#### [Problem requirements]
Among these entries, how many lines contain "inverter"? Say the number and nothing else.

[Start of section]

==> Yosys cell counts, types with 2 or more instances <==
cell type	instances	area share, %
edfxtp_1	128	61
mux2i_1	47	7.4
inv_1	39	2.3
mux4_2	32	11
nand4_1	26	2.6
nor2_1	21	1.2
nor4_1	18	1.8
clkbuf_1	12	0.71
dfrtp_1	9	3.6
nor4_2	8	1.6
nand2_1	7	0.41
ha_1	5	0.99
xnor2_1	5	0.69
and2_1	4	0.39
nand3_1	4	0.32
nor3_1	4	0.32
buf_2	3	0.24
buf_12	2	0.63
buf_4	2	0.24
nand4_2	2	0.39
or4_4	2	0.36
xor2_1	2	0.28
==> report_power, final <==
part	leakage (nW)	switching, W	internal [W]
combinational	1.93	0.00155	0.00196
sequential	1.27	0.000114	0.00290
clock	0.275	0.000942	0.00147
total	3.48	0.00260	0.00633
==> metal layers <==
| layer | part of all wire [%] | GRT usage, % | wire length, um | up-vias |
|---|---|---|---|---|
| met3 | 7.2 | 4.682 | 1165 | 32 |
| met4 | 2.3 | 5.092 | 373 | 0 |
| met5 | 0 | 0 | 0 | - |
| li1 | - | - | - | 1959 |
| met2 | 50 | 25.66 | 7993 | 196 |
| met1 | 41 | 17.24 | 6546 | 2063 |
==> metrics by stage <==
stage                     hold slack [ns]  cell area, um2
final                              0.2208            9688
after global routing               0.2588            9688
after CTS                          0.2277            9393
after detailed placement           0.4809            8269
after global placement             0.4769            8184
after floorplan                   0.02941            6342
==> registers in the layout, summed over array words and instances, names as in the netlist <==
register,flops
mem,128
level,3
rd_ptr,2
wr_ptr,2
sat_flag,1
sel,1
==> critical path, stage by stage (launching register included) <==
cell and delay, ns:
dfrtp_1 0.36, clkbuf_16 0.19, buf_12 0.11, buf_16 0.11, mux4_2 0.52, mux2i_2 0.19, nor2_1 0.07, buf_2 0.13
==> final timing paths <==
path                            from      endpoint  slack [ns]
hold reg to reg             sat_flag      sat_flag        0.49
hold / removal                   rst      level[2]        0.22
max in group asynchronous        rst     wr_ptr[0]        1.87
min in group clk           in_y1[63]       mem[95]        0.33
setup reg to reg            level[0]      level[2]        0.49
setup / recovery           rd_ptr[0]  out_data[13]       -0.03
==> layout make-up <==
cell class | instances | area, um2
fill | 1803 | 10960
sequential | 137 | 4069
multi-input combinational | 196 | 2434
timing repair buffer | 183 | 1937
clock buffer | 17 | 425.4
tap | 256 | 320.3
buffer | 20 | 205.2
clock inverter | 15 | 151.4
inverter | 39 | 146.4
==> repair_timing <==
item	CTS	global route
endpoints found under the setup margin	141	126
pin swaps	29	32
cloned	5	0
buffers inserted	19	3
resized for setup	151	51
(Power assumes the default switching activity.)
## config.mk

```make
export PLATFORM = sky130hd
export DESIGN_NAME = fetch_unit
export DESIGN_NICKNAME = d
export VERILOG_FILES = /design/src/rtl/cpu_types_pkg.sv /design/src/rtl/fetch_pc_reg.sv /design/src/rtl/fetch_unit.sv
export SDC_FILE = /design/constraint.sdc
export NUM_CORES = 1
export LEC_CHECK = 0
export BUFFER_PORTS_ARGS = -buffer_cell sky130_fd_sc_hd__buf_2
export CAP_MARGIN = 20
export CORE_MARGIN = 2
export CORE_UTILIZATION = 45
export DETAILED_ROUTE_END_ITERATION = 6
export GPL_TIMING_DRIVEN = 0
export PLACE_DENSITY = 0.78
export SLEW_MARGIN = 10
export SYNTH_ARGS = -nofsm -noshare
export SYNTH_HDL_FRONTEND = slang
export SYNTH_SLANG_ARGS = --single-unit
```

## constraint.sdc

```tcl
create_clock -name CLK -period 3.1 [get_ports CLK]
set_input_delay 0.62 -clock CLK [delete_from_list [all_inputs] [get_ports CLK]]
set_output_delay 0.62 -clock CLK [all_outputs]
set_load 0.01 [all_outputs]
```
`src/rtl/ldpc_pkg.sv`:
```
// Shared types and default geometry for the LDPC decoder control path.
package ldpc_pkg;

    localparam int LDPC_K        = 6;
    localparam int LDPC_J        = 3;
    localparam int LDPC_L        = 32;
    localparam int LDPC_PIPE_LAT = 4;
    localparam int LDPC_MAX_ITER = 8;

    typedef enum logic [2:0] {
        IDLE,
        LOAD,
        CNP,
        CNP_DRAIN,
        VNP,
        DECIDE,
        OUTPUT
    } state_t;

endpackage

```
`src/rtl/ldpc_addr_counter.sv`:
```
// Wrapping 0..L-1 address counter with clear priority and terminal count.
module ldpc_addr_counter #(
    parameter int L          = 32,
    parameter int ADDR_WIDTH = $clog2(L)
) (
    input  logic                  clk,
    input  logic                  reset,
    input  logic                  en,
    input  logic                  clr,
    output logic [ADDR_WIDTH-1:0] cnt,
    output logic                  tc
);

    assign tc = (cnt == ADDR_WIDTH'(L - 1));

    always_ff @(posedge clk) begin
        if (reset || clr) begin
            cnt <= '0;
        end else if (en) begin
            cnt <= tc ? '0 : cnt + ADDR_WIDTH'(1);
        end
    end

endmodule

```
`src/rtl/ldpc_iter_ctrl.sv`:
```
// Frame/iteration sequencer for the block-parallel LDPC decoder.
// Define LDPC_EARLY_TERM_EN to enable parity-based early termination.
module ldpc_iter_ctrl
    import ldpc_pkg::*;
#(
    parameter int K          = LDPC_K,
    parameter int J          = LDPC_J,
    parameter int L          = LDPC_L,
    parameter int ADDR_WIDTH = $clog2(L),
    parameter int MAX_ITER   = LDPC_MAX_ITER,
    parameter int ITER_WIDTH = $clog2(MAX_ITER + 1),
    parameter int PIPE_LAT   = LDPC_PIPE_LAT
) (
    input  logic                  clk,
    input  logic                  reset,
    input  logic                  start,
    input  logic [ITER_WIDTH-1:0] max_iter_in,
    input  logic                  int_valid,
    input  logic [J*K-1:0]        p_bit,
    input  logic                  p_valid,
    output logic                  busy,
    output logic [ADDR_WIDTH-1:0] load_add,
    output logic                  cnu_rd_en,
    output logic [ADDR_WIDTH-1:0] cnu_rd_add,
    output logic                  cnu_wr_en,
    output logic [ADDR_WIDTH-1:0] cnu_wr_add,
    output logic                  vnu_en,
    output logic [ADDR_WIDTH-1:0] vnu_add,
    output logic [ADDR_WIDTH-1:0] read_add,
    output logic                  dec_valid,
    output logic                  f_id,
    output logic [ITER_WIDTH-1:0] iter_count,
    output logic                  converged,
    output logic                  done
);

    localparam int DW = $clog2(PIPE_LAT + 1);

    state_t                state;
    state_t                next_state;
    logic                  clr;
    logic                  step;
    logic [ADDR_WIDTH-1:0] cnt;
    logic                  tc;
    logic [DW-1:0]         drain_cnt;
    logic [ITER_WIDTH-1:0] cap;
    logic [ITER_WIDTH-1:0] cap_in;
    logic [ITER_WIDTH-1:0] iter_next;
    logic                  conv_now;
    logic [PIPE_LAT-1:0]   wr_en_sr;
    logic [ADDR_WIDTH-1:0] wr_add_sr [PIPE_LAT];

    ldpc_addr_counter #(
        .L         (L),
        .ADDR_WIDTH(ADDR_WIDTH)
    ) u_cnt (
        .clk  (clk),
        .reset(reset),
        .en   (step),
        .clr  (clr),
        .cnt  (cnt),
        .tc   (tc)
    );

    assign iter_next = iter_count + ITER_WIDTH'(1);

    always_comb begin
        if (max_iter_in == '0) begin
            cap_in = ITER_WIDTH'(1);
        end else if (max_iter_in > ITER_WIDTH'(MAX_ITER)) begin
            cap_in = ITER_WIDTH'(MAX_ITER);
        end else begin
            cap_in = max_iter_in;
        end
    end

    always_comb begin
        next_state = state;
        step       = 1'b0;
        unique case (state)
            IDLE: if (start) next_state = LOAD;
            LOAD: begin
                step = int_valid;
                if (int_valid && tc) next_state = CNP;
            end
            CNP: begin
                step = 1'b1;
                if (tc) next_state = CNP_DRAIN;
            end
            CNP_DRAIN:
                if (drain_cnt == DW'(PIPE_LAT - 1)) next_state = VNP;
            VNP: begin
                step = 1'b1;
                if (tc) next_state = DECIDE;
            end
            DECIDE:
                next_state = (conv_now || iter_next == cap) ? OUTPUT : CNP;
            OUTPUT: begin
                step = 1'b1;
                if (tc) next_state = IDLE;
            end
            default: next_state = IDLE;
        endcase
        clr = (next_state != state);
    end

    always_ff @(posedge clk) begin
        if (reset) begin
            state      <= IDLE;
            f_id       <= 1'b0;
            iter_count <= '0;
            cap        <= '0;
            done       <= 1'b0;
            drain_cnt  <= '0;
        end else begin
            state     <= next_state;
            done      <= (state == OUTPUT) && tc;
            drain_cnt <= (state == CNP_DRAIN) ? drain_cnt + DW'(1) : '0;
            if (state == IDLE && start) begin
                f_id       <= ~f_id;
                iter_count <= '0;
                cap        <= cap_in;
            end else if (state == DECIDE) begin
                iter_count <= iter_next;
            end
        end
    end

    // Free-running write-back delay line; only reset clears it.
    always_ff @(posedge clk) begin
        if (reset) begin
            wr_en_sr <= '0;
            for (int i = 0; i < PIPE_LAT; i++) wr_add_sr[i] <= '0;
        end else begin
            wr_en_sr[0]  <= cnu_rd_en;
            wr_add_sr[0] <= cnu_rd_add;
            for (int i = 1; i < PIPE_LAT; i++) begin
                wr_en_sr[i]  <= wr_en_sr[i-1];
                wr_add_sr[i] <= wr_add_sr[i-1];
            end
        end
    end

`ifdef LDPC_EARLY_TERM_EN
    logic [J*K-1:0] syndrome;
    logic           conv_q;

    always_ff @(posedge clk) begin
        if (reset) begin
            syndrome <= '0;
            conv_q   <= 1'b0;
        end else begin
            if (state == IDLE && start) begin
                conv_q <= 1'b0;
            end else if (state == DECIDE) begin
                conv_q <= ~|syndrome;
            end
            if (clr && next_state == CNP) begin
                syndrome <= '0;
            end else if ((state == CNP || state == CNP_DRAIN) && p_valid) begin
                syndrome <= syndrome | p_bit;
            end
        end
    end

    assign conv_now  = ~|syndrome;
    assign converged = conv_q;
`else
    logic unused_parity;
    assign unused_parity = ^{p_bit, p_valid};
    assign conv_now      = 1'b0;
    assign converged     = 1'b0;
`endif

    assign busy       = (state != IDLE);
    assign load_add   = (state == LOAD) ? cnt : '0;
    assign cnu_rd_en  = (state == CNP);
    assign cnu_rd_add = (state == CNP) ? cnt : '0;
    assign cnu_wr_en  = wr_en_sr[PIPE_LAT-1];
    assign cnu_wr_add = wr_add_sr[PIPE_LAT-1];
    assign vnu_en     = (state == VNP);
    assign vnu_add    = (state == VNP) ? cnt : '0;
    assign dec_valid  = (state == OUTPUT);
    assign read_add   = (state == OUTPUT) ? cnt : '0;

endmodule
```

[End of section]

#### [Response area]
2